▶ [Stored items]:
----

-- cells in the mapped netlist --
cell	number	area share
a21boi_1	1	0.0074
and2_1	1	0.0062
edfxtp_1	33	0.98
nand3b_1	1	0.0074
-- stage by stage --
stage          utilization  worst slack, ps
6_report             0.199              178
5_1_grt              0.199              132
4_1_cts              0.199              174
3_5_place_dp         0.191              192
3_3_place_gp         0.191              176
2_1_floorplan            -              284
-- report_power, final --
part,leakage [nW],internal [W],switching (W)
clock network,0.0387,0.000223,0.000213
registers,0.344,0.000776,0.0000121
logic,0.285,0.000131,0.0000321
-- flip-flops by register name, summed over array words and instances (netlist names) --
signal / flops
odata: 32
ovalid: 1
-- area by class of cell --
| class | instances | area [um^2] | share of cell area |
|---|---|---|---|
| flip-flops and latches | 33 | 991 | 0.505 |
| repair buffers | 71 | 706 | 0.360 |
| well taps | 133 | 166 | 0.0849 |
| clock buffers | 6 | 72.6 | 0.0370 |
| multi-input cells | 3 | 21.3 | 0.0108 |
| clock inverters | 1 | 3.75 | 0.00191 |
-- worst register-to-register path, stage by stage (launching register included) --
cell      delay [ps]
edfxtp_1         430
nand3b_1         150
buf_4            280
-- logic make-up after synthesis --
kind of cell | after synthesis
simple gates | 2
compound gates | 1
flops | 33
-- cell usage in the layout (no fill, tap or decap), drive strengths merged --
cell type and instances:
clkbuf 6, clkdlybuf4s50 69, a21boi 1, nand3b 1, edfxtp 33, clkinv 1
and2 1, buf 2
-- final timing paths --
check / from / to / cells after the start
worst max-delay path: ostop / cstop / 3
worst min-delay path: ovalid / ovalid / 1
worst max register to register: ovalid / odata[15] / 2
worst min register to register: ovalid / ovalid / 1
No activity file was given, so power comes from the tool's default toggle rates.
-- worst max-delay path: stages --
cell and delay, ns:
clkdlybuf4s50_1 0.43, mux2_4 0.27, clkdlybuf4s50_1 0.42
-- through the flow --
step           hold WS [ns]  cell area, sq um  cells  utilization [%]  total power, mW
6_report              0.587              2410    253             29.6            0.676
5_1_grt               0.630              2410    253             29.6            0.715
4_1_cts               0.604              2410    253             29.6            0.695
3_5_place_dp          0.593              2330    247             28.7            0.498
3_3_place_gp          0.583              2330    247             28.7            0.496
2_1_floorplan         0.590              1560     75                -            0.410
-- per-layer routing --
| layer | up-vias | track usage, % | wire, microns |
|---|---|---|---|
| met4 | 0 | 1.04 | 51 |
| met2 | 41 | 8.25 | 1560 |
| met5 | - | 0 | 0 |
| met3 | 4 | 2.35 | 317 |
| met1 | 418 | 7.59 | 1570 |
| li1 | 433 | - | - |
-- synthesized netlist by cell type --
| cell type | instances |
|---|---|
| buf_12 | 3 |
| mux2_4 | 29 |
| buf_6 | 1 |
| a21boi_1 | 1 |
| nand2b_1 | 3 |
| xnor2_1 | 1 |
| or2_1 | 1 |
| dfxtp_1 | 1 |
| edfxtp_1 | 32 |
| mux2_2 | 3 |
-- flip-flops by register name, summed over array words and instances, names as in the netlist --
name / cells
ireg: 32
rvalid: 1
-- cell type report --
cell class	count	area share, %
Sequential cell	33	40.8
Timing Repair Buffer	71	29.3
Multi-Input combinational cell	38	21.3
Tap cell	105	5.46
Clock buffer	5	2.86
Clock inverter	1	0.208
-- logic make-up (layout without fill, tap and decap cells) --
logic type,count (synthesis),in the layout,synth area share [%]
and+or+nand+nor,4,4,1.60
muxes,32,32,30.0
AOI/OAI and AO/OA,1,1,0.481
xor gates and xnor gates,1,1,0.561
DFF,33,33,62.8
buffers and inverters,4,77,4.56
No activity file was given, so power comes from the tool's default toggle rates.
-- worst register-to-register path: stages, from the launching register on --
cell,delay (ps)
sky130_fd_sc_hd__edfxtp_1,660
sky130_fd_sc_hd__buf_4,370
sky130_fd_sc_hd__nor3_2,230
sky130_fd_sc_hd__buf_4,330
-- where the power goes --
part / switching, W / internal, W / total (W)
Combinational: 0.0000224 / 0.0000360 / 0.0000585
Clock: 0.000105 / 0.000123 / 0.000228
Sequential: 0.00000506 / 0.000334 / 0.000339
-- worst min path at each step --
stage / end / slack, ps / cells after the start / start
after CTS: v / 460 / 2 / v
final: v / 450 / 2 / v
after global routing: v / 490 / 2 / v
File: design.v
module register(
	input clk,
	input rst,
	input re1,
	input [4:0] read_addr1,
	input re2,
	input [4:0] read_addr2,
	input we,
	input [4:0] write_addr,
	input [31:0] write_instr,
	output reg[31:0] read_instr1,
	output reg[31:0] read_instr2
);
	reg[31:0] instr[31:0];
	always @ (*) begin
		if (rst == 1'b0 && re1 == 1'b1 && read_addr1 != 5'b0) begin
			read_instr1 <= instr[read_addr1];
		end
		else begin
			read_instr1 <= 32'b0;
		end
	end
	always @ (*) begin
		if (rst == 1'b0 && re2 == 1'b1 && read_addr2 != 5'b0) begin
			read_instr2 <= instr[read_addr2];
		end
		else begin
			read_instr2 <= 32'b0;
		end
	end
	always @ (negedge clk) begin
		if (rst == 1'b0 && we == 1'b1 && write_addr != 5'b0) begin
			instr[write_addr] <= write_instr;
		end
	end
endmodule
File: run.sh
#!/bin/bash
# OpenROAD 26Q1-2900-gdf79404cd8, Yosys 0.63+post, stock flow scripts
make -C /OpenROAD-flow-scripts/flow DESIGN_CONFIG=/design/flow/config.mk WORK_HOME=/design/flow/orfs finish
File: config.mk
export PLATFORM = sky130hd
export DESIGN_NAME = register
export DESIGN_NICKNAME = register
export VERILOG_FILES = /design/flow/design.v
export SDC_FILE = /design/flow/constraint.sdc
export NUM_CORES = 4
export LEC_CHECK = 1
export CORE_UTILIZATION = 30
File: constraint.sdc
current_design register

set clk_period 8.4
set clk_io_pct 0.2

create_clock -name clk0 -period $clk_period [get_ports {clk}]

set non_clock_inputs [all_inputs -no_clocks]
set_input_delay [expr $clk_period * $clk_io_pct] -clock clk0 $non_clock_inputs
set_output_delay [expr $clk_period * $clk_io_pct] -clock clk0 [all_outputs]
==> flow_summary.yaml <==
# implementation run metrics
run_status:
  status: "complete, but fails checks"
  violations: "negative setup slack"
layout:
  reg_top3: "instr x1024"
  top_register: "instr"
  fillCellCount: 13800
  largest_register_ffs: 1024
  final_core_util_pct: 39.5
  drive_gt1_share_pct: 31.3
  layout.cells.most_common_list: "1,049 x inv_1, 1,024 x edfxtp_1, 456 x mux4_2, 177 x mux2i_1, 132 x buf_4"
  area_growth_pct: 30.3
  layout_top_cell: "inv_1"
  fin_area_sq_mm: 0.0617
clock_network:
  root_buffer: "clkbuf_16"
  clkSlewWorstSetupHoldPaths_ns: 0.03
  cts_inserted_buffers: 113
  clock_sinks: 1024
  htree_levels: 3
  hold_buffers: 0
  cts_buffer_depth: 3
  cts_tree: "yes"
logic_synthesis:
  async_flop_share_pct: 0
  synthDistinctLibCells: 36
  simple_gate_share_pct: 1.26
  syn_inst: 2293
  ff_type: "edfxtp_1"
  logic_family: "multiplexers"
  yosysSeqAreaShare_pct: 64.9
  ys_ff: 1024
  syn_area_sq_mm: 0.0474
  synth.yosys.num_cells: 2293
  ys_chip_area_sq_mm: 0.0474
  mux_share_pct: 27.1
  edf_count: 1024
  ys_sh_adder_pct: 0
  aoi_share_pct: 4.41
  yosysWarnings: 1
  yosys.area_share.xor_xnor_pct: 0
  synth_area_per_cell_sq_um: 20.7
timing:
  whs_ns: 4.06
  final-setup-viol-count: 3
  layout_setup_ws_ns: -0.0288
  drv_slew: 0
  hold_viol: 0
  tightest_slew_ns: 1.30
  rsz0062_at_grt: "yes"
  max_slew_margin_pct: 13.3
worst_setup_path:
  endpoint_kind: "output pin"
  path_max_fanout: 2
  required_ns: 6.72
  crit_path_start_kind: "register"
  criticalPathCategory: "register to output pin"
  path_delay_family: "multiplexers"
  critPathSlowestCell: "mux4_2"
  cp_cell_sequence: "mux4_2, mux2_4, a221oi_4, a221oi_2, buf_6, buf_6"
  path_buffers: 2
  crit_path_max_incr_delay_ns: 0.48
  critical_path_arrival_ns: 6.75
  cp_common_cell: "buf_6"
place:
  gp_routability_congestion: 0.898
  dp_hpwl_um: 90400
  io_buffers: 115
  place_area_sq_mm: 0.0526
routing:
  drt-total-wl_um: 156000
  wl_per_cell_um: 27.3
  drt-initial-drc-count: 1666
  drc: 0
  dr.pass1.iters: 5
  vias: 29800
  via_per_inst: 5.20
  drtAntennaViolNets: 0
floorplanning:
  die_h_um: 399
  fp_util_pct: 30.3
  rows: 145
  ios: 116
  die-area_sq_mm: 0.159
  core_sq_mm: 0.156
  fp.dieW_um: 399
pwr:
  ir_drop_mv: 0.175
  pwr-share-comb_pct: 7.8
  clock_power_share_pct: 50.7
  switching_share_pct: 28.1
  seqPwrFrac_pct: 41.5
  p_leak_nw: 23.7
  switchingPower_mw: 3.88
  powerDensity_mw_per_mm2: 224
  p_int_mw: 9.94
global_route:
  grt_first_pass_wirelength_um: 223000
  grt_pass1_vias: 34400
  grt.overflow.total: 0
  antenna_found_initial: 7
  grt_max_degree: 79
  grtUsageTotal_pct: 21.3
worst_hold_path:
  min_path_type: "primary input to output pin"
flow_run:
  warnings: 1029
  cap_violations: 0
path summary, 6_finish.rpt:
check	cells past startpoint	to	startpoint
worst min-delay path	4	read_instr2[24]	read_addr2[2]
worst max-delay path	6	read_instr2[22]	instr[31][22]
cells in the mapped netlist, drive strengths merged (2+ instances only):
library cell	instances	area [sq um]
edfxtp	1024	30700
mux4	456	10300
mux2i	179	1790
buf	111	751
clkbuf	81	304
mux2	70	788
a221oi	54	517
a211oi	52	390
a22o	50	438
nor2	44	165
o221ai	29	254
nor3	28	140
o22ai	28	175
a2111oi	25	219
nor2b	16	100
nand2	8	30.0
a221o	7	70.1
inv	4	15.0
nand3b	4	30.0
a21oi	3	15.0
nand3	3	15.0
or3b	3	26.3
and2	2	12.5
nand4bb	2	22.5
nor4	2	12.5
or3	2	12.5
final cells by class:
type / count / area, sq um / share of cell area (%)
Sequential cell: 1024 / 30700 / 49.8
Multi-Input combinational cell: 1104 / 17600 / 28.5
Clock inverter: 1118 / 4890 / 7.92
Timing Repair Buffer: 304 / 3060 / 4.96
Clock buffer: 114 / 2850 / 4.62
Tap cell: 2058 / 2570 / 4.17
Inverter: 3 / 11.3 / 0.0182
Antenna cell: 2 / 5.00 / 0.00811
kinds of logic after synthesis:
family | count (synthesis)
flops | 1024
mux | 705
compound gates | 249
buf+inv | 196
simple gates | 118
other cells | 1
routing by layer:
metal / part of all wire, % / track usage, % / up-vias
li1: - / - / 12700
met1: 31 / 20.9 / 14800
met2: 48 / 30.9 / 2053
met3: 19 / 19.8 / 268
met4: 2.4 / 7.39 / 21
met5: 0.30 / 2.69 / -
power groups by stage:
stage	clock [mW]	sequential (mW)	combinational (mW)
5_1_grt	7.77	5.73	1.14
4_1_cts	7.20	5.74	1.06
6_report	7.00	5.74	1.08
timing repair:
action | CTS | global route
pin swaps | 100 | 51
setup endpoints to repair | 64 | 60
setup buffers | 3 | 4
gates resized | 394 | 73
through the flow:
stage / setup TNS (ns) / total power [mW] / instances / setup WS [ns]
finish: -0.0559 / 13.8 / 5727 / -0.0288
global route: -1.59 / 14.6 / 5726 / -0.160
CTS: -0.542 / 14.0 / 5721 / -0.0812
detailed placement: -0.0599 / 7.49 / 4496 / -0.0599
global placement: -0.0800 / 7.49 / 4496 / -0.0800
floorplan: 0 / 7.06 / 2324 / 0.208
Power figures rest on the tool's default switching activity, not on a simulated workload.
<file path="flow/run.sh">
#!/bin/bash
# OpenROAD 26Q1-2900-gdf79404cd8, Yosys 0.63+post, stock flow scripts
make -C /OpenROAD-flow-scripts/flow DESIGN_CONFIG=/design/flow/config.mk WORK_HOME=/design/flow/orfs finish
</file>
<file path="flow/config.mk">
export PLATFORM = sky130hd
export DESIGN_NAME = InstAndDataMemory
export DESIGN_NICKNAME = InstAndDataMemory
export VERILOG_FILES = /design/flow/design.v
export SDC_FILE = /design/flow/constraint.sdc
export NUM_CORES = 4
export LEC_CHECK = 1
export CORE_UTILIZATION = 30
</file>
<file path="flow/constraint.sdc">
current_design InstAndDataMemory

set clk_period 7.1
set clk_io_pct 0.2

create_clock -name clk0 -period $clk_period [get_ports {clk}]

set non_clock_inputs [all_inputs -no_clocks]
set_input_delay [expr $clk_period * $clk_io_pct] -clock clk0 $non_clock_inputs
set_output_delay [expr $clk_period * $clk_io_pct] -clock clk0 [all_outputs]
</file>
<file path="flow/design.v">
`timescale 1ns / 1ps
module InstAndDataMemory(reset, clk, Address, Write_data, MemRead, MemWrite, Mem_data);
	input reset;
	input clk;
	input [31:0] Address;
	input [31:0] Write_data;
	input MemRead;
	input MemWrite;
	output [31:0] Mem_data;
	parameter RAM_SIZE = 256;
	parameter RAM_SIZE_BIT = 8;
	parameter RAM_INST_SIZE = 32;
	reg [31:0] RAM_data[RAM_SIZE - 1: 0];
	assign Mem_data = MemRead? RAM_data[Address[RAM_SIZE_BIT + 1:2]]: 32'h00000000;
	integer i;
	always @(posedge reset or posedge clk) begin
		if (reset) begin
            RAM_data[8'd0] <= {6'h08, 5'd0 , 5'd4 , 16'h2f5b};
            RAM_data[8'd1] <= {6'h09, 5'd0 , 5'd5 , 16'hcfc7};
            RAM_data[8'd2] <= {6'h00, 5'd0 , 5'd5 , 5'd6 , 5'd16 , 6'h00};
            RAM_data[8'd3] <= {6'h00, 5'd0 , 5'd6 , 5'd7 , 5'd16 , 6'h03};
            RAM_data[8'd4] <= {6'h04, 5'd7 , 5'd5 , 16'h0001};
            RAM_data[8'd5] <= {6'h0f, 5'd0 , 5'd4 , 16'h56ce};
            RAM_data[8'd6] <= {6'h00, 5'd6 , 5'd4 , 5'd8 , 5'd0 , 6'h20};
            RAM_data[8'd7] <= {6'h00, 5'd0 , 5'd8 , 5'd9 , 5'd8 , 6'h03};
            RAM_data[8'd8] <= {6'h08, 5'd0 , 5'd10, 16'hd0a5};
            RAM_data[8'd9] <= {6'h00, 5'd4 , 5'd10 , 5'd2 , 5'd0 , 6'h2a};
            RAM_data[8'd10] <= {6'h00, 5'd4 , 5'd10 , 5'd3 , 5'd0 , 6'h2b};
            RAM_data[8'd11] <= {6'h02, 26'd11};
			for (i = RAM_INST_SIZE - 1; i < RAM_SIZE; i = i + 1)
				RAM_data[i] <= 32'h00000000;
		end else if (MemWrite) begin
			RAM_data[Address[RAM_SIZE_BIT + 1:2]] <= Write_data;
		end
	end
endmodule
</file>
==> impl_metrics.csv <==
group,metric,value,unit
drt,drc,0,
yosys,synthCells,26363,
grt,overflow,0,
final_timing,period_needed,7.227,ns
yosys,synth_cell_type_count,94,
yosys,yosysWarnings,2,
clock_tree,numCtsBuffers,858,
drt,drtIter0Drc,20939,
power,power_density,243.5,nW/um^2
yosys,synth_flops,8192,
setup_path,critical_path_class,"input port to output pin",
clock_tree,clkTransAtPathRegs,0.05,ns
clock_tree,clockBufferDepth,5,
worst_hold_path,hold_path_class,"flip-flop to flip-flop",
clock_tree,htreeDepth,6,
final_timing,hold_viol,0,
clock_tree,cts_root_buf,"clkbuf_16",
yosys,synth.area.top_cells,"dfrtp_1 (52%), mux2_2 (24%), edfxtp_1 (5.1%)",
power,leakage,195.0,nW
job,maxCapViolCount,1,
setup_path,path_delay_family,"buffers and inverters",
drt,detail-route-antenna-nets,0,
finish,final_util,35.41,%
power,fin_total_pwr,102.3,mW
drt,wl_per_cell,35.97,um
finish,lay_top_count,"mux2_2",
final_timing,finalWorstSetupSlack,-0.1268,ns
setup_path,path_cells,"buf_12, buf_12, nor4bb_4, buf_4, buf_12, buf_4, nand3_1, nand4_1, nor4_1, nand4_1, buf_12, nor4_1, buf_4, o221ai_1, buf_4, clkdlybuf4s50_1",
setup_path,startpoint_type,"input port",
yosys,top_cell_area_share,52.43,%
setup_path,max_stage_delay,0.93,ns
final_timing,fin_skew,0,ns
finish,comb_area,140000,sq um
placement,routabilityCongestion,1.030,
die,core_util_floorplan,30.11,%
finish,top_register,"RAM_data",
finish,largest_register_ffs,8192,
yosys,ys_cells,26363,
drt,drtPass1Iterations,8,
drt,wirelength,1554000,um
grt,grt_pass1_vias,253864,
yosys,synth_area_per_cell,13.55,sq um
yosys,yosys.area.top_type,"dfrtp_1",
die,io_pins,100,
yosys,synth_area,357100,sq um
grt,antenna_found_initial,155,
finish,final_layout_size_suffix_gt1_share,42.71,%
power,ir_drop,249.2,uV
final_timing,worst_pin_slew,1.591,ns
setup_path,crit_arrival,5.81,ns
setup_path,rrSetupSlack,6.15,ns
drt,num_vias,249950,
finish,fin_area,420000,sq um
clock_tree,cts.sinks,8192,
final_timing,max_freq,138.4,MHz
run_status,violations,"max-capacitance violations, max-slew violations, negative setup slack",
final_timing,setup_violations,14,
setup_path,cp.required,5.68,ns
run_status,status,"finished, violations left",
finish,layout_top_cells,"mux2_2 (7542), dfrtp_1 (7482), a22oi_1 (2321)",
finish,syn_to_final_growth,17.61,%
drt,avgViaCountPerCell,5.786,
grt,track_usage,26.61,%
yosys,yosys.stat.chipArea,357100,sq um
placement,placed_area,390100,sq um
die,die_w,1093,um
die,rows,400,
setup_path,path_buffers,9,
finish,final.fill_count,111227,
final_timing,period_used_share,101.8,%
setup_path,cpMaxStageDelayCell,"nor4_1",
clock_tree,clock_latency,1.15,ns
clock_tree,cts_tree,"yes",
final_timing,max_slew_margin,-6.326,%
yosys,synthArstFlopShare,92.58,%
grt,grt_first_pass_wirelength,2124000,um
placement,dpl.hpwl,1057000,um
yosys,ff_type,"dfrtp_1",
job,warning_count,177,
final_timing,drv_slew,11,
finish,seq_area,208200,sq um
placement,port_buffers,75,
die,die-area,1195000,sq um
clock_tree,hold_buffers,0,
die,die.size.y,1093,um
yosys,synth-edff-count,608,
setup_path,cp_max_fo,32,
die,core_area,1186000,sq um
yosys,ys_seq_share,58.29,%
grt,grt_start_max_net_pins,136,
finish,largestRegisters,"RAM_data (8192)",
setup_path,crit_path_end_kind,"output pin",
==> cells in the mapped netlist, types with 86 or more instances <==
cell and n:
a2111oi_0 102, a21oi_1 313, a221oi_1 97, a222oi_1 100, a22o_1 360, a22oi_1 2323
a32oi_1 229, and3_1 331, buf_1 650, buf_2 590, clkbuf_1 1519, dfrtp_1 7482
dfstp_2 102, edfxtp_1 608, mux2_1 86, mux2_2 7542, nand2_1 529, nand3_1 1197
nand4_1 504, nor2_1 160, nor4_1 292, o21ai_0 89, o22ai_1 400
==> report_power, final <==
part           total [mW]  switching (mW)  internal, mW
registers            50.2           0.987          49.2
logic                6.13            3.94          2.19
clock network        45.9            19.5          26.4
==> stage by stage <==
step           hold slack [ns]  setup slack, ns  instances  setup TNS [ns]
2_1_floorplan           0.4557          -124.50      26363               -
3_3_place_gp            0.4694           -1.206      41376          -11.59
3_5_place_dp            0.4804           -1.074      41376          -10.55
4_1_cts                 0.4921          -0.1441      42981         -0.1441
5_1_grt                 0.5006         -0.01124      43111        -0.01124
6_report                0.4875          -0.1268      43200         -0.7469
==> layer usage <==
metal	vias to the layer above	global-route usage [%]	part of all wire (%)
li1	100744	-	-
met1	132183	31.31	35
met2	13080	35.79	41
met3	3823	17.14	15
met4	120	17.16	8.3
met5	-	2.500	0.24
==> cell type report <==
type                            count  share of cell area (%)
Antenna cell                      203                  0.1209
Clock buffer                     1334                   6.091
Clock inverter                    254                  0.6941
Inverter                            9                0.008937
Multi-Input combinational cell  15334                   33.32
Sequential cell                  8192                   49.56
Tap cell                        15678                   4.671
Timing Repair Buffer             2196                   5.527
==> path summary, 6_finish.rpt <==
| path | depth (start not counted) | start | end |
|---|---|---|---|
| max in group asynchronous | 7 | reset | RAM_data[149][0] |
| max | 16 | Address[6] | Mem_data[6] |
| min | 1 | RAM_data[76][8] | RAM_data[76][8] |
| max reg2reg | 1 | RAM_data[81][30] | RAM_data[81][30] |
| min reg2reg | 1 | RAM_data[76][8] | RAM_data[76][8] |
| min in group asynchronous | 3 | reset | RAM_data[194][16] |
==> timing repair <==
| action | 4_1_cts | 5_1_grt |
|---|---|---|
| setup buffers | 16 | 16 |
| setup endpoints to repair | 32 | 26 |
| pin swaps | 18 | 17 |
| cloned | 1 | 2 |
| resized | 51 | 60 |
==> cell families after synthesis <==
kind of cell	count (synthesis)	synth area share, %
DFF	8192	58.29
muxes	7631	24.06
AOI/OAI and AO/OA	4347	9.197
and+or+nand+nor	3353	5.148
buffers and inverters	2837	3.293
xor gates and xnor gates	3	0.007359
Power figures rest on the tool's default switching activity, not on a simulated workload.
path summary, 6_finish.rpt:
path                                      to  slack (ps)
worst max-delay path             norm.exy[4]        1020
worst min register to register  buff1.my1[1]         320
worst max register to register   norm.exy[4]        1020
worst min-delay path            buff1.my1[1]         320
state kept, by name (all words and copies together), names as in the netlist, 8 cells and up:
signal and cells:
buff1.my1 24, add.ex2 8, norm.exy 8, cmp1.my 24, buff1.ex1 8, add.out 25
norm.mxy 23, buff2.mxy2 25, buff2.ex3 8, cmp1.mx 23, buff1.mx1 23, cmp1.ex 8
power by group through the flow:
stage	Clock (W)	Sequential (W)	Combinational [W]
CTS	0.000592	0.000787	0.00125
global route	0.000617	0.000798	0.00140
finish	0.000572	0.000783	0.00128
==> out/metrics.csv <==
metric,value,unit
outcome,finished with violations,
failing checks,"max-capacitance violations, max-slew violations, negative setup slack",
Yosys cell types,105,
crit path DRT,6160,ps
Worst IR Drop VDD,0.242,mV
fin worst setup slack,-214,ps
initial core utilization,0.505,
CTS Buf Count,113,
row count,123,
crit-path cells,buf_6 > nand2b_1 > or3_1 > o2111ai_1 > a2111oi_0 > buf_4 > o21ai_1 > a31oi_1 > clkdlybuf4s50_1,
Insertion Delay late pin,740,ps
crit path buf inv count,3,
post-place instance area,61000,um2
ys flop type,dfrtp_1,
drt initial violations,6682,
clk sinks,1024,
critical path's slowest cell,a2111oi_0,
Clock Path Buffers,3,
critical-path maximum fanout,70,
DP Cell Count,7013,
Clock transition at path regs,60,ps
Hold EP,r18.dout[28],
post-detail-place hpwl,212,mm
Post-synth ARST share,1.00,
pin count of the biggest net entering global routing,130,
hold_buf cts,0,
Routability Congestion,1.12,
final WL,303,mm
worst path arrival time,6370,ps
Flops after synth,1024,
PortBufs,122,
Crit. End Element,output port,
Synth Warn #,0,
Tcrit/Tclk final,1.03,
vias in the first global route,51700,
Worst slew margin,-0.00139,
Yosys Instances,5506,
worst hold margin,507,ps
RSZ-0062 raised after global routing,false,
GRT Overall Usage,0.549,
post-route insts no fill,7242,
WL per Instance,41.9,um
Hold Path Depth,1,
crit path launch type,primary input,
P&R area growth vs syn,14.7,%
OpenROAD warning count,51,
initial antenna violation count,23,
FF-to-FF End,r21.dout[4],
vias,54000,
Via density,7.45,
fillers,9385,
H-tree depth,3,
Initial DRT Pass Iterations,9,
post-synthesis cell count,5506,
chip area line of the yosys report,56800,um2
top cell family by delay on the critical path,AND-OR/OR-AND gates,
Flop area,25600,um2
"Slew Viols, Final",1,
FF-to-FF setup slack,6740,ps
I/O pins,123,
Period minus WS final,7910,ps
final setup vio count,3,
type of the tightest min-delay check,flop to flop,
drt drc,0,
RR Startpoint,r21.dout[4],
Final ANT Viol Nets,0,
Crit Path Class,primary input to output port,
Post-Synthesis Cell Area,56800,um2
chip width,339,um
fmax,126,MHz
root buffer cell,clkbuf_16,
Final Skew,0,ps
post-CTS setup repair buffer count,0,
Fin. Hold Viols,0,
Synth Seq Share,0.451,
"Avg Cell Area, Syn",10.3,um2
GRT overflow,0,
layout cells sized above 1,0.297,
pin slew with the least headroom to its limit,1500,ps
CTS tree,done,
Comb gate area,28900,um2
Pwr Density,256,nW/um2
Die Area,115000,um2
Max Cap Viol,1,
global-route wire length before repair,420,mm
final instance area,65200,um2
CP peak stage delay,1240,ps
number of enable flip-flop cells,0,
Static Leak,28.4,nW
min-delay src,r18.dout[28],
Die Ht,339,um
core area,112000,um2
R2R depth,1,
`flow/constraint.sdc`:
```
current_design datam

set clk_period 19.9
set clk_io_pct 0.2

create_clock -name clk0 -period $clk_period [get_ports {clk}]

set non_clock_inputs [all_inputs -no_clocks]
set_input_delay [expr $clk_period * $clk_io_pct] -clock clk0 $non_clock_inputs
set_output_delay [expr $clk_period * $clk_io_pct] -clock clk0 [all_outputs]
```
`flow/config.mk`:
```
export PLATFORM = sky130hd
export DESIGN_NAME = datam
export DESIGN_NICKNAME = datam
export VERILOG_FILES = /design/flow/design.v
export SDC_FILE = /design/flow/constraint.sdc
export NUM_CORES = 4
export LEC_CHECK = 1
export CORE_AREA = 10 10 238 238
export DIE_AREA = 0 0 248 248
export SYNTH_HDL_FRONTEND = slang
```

----

▶ [Goal of the exercise]:
Copy every line of the data above in which the string "dout" appears.

▶ [Worked solution]:
Hold EP,r18.dout[28],
FF-to-FF End,r21.dout[4],
RR Startpoint,r21.dout[4],
min-delay src,r18.dout[28],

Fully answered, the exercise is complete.